** Opening MATERIAL TO PROCESS block **

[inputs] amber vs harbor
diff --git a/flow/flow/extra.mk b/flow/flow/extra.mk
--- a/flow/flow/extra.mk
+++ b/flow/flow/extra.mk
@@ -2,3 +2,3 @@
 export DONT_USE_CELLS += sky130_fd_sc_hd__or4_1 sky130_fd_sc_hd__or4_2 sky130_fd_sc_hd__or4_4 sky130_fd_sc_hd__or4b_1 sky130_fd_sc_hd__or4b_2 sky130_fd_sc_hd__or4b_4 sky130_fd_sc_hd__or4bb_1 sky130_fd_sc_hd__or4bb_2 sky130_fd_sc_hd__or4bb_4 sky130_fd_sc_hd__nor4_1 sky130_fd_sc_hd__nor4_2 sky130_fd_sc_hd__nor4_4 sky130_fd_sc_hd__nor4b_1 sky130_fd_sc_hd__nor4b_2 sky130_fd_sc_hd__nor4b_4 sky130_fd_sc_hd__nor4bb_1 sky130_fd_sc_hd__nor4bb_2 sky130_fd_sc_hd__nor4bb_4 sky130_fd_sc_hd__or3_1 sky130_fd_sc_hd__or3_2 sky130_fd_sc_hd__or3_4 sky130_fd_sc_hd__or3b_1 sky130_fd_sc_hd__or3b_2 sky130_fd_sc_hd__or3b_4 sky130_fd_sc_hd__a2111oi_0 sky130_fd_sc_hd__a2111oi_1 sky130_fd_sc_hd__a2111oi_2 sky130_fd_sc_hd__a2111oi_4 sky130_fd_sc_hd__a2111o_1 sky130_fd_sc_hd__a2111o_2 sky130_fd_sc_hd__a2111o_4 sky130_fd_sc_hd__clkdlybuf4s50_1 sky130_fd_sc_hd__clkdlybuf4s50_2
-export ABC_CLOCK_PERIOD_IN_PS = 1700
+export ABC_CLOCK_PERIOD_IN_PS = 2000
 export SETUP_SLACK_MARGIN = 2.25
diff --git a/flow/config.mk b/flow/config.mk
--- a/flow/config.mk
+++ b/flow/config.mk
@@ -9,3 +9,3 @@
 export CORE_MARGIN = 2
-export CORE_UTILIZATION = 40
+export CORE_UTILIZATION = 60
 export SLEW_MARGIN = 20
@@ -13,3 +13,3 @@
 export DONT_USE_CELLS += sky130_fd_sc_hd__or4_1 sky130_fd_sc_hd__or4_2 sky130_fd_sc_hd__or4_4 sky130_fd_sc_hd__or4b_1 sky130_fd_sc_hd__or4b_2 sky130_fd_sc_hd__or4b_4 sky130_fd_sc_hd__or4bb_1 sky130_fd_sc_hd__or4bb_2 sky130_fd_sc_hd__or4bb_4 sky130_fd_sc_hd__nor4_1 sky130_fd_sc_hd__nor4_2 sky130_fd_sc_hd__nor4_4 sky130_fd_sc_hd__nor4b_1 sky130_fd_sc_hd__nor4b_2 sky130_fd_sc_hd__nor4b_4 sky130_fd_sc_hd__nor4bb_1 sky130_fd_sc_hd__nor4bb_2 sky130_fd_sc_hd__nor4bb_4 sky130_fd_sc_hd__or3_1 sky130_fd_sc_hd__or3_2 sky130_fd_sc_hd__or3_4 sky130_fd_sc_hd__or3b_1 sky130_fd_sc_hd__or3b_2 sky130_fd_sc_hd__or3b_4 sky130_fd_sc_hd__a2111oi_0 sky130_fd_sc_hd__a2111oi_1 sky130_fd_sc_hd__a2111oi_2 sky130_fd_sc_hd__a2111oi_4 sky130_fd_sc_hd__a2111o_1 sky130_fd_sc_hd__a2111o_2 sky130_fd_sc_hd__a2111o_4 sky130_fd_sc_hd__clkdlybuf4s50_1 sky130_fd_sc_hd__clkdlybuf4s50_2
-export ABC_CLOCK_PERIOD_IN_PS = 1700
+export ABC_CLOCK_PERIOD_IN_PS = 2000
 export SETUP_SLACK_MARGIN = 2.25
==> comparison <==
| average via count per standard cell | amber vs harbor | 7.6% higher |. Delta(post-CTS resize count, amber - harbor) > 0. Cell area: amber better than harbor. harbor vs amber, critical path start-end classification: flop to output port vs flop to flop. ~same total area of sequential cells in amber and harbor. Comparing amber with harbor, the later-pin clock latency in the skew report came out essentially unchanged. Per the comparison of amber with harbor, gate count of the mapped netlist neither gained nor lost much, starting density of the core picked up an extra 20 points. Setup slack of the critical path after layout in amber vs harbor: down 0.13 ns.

** Closing MATERIAL TO PROCESS block **

Show every line from the listing above in which the string "comparison" appears.

==> comparison <==
| average via count per standard cell | amber vs harbor | 7.6% higher |. Delta(post-CTS resize count, amber - harbor) > 0. Cell area: amber better than harbor. harbor vs amber, critical path start-end classification: flop to output port vs flop to flop. ~same total area of sequential cells in amber and harbor. Comparing amber with harbor, the later-pin clock latency in the skew report came out essentially unchanged. Per the comparison of amber with harbor, gate count of the mapped netlist neither gained nor lost much, starting density of the core picked up an extra 20 points. Setup slack of the critical path after layout in amber vs harbor: down 0.13 ns.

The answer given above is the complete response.